Approximation in $L^p(μ)$ with deep ReLU neural networks
This work provides a theoretical extension for approximation in L^p spaces, relevant for machine learning practitioners dealing with probability measures, but it is incremental as it builds on prior fixed-depth results.
The paper generalizes existing approximation results for deep ReLU neural networks with fixed depth from the Lebesgue measure to any finite Borel measure, enabling application in statistical learning theory for data distributions.

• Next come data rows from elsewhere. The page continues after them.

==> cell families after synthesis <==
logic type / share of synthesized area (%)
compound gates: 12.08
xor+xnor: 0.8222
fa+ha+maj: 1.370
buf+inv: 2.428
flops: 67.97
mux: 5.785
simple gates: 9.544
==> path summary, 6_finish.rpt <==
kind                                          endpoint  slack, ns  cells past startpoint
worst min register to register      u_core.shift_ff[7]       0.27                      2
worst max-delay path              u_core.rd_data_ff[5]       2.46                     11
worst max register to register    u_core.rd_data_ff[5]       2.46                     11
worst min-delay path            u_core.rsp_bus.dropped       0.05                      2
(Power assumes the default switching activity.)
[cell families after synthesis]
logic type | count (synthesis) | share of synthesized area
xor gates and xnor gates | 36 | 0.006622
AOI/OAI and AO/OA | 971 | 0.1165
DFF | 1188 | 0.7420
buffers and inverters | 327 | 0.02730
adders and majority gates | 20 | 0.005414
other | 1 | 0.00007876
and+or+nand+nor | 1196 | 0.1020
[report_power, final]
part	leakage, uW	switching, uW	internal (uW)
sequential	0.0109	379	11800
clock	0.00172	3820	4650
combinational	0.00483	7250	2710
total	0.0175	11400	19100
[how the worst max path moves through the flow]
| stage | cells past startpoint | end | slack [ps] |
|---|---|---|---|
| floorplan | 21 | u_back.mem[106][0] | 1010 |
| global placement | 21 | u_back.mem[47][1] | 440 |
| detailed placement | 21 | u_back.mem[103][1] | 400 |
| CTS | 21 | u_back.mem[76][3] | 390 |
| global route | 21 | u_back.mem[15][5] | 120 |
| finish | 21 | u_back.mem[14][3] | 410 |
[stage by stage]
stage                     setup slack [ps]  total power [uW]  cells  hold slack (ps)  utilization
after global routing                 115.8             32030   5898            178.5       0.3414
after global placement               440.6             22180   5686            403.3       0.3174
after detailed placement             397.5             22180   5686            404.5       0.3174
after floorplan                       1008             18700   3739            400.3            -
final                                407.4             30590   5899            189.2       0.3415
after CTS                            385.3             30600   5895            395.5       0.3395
<file path="src/rtl/mau_pkg.sv">
// mau_pkg: shared types and constants for the modular arithmetic unit
// no dependencies
package mau_pkg;

  localparam int unsigned VALUE_WIDTH_DEF = 31;
  localparam logic [30:0] MODULUS_RESET   = 31'd998244353;

  typedef enum logic [2:0] {
    OP_ADD = 3'd0,
    OP_SUB = 3'd1,
    OP_MUL = 3'd2,
    OP_DIV = 3'd3,
    OP_NEG = 3'd4,
    OP_INV = 3'd5
  } op_t;

  typedef enum logic [3:0] {
    ST_IDLE,
    ST_RED_A,
    ST_RED_B,
    ST_DISPATCH,
    ST_EU_DIV,
    ST_EU_UPD,
    ST_EU_FIX,
    ST_MUL,
    ST_MUL_RED,
    ST_DONE
  } state_t;

endpackage

</file>
<file path="src/rtl/modular_arithmetic_unit.sv">
// modular_arithmetic_unit: modular add/sub/mul/div/neg/inverse over a configurable modulus
// depends on mau_pkg
// every op first reduces both operands with a shared restoring divider (one quotient bit
// per cycle, W = VALUE_WIDTH); mul adds a shift-add multiply then 2W-bit reduction;
// inverse/divide add Euclid steps, each a divider pass plus an update, and divide then multiplies.
// busy stays high for the whole item, so one item at a time; out_valid pulses one cycle
// and cannot be stalled. synchronous active-low reset clears control state and sets the
// modulus to its reset value.
module modular_arithmetic_unit
  import mau_pkg::*;
#(
  parameter int unsigned VALUE_WIDTH = VALUE_WIDTH_DEF
) (
  input  logic                   clk,
  input  logic                   rst_n,
  input  logic                   start,
  output logic                   busy,
  input  logic [2:0]             in_req_type,
  input  logic [VALUE_WIDTH-1:0] in_operand_a,
  input  logic [VALUE_WIDTH-1:0] in_operand_b,
  output logic                   out_valid,
  output logic [VALUE_WIDTH-1:0] out_result,
  output logic                   out_zero_divisor,
  input  logic                   cfg_we,
  input  logic [VALUE_WIDTH-1:0] cfg_modulus
);

  localparam int unsigned W  = VALUE_WIDTH;
  localparam int unsigned W2 = 2 * VALUE_WIDTH;
  localparam int unsigned CW = $clog2(W2 + 1);
  // signed coefficient width: |s| stays below the modulus
  localparam int unsigned SW = W + 2;

  state_t state_r, state_nxt;

  logic [W-1:0]  mod_r;
  logic [2:0]    op_r;
  logic [W-1:0]  a_r, b_r;
  // shared restoring divider: dividend/quotient shift register and remainder
  logic [W2-1:0] dq_r;
  logic [W:0]    rem_r;
  logic [CW-1:0] cnt_r;
  logic          div_go_r;
  // euclid registers
  logic [W-1:0]  r1_r;
  logic signed [SW-1:0] s0_r, s1_r;
  // shift-add multiplier
  logic [W2-1:0] prod_r;
  logic [W-1:0]  mcand_r, mplier_r;
  logic [CW-1:0] mul_sh_r;
  logic          flag_r;
  logic [W-1:0]  res_r;
  logic          out_valid_r;

  logic          mod_small;
  assign mod_small = (mod_r < W'(2));

  // divisor of the shared divider
  logic [W-1:0] div_den;
  assign div_den = (state_r == ST_EU_DIV) ? r1_r : mod_r;

  // one restoring divider step
  logic [W:0] trial;
  logic [W:0] rem_sh;
  assign rem_sh = {rem_r[W-1:0], dq_r[W2-1]};
  assign trial  = rem_sh - {1'b0, div_den};

  logic div_done;
  assign div_done = (cnt_r == '0) && !div_go_r;

  assign busy             = (state_r != ST_IDLE);
  assign out_valid        = out_valid_r;
  assign out_result       = res_r;
  assign out_zero_divisor = flag_r;

  // modulus register
  always_ff @(posedge clk) begin
    if (!rst_n) begin
      mod_r <= MODULUS_RESET[W-1:0];
    end else if (cfg_we) begin
      mod_r <= cfg_modulus;
    end
  end

  // state register
  always_ff @(posedge clk) begin
    if (!rst_n) begin
      state_r <= ST_IDLE;
    end else begin
      state_r <= state_nxt;
    end
  end

  // datapath; remainder of the current division sits in rem_r
  logic [W-1:0] rem_w;
  logic [W-1:0] q_w;
  logic signed [SW+W:0] qs_prod;
  logic signed [SW-1:0] s_new;
  logic [W:0] sum_w;
  logic signed [SW-1:0] s_fix;
  assign rem_w   = rem_r[W-1:0];
  assign q_w     = dq_r[W-1:0];
  assign sum_w   = {1'b0, a_r} + {1'b0, b_r};
  // quotient times coefficient: narrow dependency, one multiply this cycle
  assign qs_prod = $signed({1'b0, q_w}) * s1_r;
  assign s_new   = s0_r - SW'(qs_prod);
  assign s_fix   = (s0_r < 0) ? s0_r + $signed({2'b00, mod_r}) : s0_r;

  // next state
  always_comb begin
    state_nxt = state_r;
    case (state_r)
      ST_IDLE:     if (start) state_nxt = ST_RED_A;
      ST_RED_A:    if (div_done) state_nxt = ST_RED_B;
      ST_RED_B:    if (div_done) state_nxt = ST_DISPATCH;
      ST_DISPATCH: begin
        if (mod_small) begin
          state_nxt = ST_DONE;
        end else begin
          case (op_r)
            OP_MUL: state_nxt = ST_MUL;
            OP_DIV: state_nxt = (b_r == '0) ? ST_MUL : ST_EU_DIV;
            OP_INV: state_nxt = (a_r == '0) ? ST_DONE : ST_EU_DIV;
            default: state_nxt = ST_DONE;
          endcase
        end
      end
      ST_EU_DIV:   if (div_done) state_nxt = ST_EU_UPD;
      ST_EU_UPD:   state_nxt = (rem_w == '0) ? ST_EU_FIX : ST_EU_DIV;
      ST_EU_FIX:   state_nxt = (op_r == OP_DIV) ? ST_MUL : ST_DONE;
      ST_MUL:      if (mplier_r == '0) state_nxt = ST_MUL_RED;
      ST_MUL_RED:  if (div_done) state_nxt = ST_DONE;
      ST_DONE:     state_nxt = ST_IDLE;
      default:     state_nxt = ST_IDLE;
    endcase
  end

  always_ff @(posedge clk) begin
    if (!rst_n) begin
      out_valid_r <= 1'b0;
      div_go_r    <= 1'b0;
      cnt_r       <= '0;
    end else begin
      out_valid_r <= 1'b0;
      // divider step engine
      if (div_go_r) begin
        div_go_r <= 1'b0;
      end else if (cnt_r != '0) begin
        cnt_r <= cnt_r - CW'(1);
        if (!trial[W]) begin
          rem_r <= trial;
          dq_r  <= {dq_r[W2-2:0], 1'b1};
        end else begin
          rem_r <= rem_sh;
          dq_r  <= {dq_r[W2-2:0], 1'b0};
        end
      end
      case (state_r)
        ST_IDLE: if (start) begin
          op_r     <= in_req_type;
          a_r      <= in_operand_a;
          b_r      <= in_operand_b;
          flag_r   <= 1'b0;
          res_r    <= '0;
          dq_r     <= {in_operand_a, {W{1'b0}}};
          rem_r    <= '0;
          cnt_r    <= CW'(W);
          div_go_r <= 1'b1;
        end
        ST_RED_A: if (div_done) begin
          a_r      <= rem_w;
          dq_r     <= {b_r, {W{1'b0}}};
          rem_r    <= '0;
          cnt_r    <= CW'(W);
          div_go_r <= 1'b1;
        end
        ST_RED_B: if (div_done) begin
          b_r <= rem_w;
        end
        ST_DISPATCH: begin
          if (mod_small) begin
            res_r  <= '0;
            flag_r <= (op_r == OP_DIV) || (op_r == OP_INV);
          end else begin
            case (op_r)
              OP_ADD: res_r <= (sum_w >= {1'b0, mod_r}) ? W'(sum_w - {1'b0, mod_r})
                                                        : sum_w[W-1:0];
              OP_SUB: res_r <= (a_r >= b_r) ? a_r - b_r : W'(sum_w + {1'b0, mod_r}
                                - {1'b0, b_r} - {1'b0, b_r});
              OP_NEG: res_r <= (a_r == '0) ? '0 : mod_r - a_r;
              OP_MUL: begin
                prod_r   <= '0;
                mcand_r  <= a_r;
                mplier_r <= b_r;
              end
              OP_DIV: begin
                if (b_r == '0) begin
                  flag_r   <= 1'b1;
                  prod_r   <= '0;
                  mcand_r  <= a_r;
                  mplier_r <= W'(1);
                end else begin
                  r1_r <= mod_r;
                end
              end
              OP_INV: begin
                if (a_r == '0) begin
                  flag_r <= 1'b1;
                  res_r  <= W'(1);
                end else begin
                  r1_r <= mod_r;
                end
              end
              default: res_r <= '0;
            endcase
            s0_r <= SW'(1);
            s1_r <= '0;
            if ((op_r == OP_DIV && b_r != '0) || (op_r == OP_INV && a_r != '0)) begin
              dq_r     <= {{W{1'b0}}, (op_r == OP_DIV) ? b_r : a_r} << W;
              rem_r    <= '0;
              cnt_r    <= CW'(W);
              div_go_r <= 1'b1;
            end
          end
        end
        ST_EU_UPD: begin
          // r0 <- r1, r1 <- r0 mod r1, s0 <- s1, s1 <- s0 - q*s1
          r1_r <= rem_w;
          s0_r <= s1_r;
          s1_r <= s_new;
          if (rem_w != '0) begin
            dq_r     <= {r1_r, {W{1'b0}}};
            rem_r    <= '0;
            cnt_r    <= CW'(W);
            div_go_r <= 1'b1;
          end
        end
        ST_EU_FIX: begin
          if (op_r == OP_DIV) begin
            prod_r   <= '0;
            mcand_r  <= a_r;
            mplier_r <= W'(s_fix);
          end else begin
            res_r <= W'(s_fix);
          end
        end
        ST_MUL: begin
          if (mplier_r == '0) begin
            dq_r     <= prod_r;
            rem_r    <= '0;
            cnt_r    <= CW'(W2);
            div_go_r <= 1'b1;
          end else begin
            if (mplier_r[0]) prod_r <= prod_r + (W2'(mcand_r) << mul_sh_r);
            mplier_r <= mplier_r >> 1;
          end
        end
        ST_MUL_RED: if (div_done) res_r <= rem_w;
        ST_DONE: out_valid_r <= 1'b1;
        default: ;
      endcase
    end
  end

  // multiplier shift position
  always_ff @(posedge clk) begin
    if (state_r != ST_MUL) begin
      mul_sh_r <= '0;
    end else begin
      mul_sh_r <= mul_sh_r + CW'(1);
    end
  end

  // a result transfer only ever leaves the final state
  assert property (@(posedge clk) disable iff (!rst_n)
    out_valid |-> $past(state_r) == ST_DONE)
    else $error("result strobe outside done");
  // result stays below the modulus unless modulus is tiny
  assert property (@(posedge clk) disable iff (!rst_n)
    out_valid && !mod_small |-> out_result < mod_r)
    else $error("result not reduced");
  // busy falls only in the cycle of a transfer
  assert property (@(posedge clk) disable iff (!rst_n)
    $fell(busy) |-> out_valid)
    else $error("busy dropped without result");

endmodule
</file>
### config.mk
export PLATFORM = sky130hd
export DESIGN_NAME = index_free_list_allocator_top
export DESIGN_NICKNAME = d
export VERILOG_FILES = /design/src/sv/ifla_pkg.sv /design/src/sv/ifla_dp.sv /design/src/sv/ifla_ctrl.sv /design/src/sv/index_free_list_allocator_top.sv
export SDC_FILE = /design/constraint.sdc
export NUM_CORES = 2
export LEC_CHECK = 0
export ABC_AREA = 1
export BUFFER_PORTS_ARGS = -buffer_cell sky130_fd_sc_hd__buf_2
export CAP_MARGIN = 20
export CELL_PAD_IN_SITES_DETAIL_PLACEMENT = 1
export CELL_PAD_IN_SITES_GLOBAL_PLACEMENT = 1
export CORE_ASPECT_RATIO = 0.8
export CORE_MARGIN = 2
export CORE_UTILIZATION = 40
export CTS_BUF_LIST = sky130_fd_sc_hd__clkbuf_8
export CTS_CLUSTER_DIAMETER = 80
export DETAILED_ROUTE_END_ITERATION = 12
export PLACE_DENSITY_LB_ADDON = 0.1
export SKIP_CTS_REPAIR_TIMING = 1
export SYNTH_ARGS = -nofsm -noshare
export SYNTH_HDL_FRONTEND = slang
export SYNTH_HIERARCHICAL = 1
export SYNTH_SLANG_ARGS = --single-unit
export TNS_END_PERCENT = 100
### constraint.sdc
create_clock -name clk -period 15.7 [get_ports clk]
set_clock_uncertainty 0.2 [all_clocks]
set_input_delay 0.785 -clock clk [delete_from_list [all_inputs] [get_ports clk]]
set_output_delay 0.785 -clock clk [all_outputs]
set_load 0.05 [all_outputs]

We discuss the expressive power of neural networks which use the non-smooth ReLU activation function $\varrho(x) = \max\{0,x\}$ by analyzing the approximation theoretic properties of such networks. The existing results mainly fall into two categories: approximation using ReLU networks with a fixed depth, or using ReLU networks whose depth increases with the approximation accuracy. After reviewing these findings, we show that the results concerning networks with fixed depth--- which up to now only consider approximation in $L^p(λ)$ for the Lebesgue measure $λ$--- can be generalized to approximation in $L^p(μ)$, for any finite Borel measure $μ$. In particular, the generalized results apply in the usual setting of statistical learning theory, where one is interested in approximation in $L^2(\mathbb{P})$, with the probability measure $\mathbb{P}$ describing the distribution of the data.